MATERIAL SUPPLIED:

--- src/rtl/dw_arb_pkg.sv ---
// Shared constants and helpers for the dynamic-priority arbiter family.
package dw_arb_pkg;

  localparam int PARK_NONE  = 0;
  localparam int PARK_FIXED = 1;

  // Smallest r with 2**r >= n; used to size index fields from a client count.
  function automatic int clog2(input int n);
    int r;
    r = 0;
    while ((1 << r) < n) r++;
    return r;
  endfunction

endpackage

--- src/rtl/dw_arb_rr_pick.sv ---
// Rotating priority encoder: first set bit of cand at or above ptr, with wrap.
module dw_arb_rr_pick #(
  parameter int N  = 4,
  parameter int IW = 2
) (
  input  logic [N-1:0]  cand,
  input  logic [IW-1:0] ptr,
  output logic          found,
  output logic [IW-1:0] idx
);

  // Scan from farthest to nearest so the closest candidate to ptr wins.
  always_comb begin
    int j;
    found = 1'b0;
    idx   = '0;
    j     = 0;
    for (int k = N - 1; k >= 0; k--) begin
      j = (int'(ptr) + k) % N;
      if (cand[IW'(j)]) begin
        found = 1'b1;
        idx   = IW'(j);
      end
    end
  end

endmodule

...

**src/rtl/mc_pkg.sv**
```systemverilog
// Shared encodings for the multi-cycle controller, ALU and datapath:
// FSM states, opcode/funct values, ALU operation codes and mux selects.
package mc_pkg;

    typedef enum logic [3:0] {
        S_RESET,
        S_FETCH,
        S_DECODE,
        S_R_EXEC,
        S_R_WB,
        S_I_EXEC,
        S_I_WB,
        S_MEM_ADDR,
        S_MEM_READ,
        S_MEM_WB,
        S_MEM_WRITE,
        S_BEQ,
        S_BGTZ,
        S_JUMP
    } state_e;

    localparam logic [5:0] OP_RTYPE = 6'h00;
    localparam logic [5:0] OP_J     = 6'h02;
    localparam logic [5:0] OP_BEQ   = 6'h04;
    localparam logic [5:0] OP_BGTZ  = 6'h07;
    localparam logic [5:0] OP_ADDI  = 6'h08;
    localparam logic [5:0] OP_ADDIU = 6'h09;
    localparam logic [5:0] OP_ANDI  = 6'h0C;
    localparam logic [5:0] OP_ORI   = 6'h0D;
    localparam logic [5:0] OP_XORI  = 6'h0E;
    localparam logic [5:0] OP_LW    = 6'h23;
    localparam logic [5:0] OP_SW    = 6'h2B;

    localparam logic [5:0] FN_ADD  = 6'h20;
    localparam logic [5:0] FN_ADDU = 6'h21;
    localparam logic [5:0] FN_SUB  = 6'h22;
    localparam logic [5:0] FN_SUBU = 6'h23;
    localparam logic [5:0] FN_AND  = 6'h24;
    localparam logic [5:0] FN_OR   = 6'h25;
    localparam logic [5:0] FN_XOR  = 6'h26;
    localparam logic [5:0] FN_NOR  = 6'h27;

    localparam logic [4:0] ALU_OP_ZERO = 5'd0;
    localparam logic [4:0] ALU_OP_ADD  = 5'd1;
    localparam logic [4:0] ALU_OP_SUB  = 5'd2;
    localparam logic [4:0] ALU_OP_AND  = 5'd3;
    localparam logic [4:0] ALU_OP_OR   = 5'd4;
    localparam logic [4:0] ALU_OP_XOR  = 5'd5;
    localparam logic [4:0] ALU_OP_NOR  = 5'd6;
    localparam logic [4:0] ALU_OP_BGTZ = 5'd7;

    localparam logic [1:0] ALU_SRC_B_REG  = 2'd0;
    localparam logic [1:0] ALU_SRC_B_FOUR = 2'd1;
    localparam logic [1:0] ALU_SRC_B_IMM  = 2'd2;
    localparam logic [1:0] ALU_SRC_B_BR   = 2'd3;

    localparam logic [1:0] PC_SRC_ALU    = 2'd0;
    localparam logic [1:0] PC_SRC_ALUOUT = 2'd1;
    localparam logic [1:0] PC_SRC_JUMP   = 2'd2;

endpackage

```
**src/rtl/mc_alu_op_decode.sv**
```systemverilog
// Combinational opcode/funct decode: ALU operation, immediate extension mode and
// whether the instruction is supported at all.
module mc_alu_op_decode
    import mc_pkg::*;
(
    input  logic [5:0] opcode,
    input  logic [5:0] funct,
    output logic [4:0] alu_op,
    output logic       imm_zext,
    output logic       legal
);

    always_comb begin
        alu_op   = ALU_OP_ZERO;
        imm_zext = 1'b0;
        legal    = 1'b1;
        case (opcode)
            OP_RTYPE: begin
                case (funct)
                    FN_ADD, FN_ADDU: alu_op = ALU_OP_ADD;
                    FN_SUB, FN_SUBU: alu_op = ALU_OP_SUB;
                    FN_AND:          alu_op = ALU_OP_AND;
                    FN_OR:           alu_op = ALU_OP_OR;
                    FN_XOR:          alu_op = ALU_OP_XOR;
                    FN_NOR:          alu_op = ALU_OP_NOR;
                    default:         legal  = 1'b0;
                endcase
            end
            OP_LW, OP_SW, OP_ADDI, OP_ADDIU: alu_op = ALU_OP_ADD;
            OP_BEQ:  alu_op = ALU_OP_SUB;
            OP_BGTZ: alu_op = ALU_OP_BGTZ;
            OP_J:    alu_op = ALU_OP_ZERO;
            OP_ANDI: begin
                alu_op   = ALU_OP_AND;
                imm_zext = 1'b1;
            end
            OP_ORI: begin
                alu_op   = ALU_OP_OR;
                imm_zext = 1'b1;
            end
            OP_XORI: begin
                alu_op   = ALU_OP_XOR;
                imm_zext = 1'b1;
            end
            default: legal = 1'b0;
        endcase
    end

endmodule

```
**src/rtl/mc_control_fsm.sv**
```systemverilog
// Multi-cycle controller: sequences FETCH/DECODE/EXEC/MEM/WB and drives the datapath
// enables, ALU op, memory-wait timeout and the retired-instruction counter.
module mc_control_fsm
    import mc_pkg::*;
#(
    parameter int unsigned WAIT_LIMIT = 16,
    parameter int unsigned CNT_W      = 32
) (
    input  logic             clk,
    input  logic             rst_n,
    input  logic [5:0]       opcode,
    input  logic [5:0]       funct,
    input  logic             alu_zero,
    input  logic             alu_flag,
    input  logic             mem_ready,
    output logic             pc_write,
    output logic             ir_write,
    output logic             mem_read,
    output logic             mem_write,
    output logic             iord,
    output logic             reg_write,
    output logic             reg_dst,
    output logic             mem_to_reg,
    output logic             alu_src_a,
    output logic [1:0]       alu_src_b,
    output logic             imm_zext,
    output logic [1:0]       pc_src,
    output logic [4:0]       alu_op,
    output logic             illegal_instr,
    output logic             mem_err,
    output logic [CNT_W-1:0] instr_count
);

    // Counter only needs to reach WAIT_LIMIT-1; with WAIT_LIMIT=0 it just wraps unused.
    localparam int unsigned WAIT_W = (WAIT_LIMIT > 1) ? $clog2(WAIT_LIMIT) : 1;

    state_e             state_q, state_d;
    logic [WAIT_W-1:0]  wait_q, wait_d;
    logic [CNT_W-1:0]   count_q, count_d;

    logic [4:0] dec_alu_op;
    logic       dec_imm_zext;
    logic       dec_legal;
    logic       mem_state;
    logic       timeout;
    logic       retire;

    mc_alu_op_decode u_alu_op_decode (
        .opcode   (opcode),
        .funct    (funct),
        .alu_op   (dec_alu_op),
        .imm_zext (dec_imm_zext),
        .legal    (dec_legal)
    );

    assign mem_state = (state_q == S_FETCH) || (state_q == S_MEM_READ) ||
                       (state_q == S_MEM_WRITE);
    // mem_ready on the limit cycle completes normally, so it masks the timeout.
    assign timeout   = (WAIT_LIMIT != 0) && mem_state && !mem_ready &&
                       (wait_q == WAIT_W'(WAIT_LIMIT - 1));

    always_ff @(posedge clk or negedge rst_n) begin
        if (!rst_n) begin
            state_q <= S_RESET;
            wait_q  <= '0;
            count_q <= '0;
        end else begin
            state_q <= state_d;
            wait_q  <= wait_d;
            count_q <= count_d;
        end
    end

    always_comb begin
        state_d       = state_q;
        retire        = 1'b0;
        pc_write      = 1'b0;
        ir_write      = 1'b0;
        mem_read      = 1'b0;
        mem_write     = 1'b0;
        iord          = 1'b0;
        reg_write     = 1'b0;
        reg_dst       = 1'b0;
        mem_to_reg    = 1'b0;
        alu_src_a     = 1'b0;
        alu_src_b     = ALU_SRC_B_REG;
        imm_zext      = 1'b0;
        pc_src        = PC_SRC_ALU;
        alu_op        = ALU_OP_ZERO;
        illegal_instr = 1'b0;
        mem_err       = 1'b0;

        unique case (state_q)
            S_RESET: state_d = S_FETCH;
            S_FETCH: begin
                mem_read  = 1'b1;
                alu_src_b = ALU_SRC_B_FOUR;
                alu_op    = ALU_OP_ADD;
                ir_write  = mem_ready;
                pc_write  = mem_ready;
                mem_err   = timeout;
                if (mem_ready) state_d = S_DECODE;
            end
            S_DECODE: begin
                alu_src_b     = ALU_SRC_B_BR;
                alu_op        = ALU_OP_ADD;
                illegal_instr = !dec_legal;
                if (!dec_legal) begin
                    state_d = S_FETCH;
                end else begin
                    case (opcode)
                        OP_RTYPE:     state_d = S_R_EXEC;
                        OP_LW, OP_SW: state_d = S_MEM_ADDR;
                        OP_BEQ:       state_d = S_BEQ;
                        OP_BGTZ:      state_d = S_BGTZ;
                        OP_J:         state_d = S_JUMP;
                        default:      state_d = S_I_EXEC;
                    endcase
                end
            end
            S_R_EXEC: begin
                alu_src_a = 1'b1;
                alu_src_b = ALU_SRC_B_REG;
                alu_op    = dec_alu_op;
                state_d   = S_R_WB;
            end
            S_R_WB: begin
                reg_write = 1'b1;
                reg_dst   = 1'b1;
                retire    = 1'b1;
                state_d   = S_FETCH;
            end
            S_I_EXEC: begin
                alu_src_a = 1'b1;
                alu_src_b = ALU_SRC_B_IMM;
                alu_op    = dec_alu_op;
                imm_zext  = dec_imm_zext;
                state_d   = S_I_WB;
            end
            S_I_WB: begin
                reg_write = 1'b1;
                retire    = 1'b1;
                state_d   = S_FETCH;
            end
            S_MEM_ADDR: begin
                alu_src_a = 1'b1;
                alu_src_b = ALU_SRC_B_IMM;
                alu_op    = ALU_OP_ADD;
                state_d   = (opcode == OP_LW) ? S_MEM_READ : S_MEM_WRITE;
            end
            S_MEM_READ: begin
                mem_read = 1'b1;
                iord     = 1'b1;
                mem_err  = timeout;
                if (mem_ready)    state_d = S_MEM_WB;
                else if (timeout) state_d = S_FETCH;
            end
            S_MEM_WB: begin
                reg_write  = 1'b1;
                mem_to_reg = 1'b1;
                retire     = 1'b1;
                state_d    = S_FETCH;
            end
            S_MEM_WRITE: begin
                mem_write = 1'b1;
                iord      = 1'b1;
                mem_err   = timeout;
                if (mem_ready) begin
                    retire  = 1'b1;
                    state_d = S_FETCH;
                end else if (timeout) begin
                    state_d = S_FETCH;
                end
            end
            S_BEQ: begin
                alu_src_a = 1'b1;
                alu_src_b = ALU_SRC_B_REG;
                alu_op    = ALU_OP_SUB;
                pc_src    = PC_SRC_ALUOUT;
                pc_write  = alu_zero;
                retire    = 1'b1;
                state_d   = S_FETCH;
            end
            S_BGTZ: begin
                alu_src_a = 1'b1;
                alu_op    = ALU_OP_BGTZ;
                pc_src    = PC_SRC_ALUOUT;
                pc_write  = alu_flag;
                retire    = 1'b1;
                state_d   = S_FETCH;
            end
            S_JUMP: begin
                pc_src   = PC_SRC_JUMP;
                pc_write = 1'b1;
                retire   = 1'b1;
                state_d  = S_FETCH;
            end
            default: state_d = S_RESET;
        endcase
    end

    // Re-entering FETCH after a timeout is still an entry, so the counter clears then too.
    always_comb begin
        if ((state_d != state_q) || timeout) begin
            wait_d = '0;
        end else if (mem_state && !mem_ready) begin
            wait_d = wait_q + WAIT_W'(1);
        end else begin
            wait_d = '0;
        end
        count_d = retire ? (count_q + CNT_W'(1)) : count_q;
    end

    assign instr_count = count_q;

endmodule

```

--

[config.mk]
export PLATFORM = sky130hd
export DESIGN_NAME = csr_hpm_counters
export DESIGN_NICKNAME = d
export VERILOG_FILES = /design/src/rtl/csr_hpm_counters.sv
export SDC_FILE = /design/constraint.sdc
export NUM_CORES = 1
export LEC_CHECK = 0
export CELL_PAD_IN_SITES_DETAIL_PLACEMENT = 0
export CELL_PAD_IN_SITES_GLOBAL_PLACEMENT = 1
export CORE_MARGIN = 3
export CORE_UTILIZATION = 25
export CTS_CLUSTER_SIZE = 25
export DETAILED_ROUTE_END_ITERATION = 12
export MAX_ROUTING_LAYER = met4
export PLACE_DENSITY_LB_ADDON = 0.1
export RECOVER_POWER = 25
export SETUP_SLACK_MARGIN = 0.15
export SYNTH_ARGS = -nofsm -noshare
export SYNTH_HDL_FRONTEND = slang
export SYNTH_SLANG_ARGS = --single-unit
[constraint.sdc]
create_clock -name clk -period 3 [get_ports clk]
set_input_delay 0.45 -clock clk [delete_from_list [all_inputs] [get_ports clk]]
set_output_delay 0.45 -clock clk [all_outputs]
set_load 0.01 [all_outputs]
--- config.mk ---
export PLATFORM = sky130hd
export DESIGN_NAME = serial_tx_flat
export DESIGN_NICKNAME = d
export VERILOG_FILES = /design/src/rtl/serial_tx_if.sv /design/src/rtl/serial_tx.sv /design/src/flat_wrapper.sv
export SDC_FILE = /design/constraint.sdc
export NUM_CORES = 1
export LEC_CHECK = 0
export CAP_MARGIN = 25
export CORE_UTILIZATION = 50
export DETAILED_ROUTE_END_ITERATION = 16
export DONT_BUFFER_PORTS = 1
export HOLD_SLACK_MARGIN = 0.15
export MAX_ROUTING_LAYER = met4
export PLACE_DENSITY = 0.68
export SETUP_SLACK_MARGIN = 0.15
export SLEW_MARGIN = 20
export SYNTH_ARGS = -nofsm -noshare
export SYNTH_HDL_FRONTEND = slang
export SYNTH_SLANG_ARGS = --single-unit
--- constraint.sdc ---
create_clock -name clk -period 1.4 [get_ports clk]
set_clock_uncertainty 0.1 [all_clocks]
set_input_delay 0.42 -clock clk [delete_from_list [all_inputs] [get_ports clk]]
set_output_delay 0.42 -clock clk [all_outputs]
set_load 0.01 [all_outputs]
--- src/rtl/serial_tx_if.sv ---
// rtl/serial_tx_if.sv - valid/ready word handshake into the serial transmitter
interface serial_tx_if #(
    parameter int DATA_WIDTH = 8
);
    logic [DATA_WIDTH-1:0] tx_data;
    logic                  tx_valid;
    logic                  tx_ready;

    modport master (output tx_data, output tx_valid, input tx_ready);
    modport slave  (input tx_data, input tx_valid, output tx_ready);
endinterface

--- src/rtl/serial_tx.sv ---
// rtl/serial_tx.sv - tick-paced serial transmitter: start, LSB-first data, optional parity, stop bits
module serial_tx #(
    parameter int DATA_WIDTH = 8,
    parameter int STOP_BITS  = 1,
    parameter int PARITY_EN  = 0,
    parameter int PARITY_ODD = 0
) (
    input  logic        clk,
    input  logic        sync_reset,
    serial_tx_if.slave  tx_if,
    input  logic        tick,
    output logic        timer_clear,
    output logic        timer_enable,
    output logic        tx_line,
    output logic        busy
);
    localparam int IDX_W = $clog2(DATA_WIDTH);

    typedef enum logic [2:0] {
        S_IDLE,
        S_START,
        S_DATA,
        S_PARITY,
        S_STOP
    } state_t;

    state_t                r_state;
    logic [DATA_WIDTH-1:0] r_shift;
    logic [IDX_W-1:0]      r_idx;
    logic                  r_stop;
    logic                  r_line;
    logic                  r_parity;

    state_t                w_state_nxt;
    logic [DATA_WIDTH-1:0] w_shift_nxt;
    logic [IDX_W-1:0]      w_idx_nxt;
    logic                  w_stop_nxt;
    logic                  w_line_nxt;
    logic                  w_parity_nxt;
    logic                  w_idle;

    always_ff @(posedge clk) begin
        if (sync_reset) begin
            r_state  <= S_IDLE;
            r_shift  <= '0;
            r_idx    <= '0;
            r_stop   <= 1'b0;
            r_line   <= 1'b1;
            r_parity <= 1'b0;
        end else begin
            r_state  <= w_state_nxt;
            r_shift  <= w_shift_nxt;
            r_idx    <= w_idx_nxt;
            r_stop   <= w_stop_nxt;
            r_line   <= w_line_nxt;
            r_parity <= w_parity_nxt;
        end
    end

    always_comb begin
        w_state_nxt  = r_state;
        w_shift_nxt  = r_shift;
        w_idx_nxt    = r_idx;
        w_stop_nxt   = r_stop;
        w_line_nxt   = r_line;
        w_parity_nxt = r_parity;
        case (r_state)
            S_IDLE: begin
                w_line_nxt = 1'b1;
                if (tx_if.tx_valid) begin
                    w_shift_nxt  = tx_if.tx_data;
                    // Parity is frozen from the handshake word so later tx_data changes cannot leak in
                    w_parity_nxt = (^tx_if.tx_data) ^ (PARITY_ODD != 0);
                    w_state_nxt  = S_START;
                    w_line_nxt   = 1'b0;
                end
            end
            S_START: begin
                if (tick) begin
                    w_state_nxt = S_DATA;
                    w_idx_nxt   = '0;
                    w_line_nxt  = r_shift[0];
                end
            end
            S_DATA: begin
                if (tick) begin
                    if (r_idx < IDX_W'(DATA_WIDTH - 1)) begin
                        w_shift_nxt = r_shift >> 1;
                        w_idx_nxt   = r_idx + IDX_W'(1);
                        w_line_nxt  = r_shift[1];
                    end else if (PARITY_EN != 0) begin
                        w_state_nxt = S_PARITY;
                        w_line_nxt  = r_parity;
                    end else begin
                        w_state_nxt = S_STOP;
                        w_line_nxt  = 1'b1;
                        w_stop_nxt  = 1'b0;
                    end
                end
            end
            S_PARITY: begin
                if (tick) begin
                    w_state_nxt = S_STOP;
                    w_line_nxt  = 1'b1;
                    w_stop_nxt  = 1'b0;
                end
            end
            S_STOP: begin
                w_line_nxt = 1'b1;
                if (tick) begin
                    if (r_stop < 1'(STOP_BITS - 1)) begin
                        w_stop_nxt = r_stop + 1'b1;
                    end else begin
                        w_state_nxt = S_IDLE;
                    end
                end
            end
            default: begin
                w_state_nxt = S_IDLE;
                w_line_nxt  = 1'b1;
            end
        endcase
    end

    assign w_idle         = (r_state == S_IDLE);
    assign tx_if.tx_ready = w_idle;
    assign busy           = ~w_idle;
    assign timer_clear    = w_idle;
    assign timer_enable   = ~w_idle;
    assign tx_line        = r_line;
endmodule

WORK INSTRUCTION:
The job is to copy each line from the material above that holds the word "controller".

EXERCISE OUTPUT:
// Shared encodings for the multi-cycle controller, ALU and datapath:
// Multi-cycle controller: sequences FETCH/DECODE/EXEC/MEM/WB and drives the datapath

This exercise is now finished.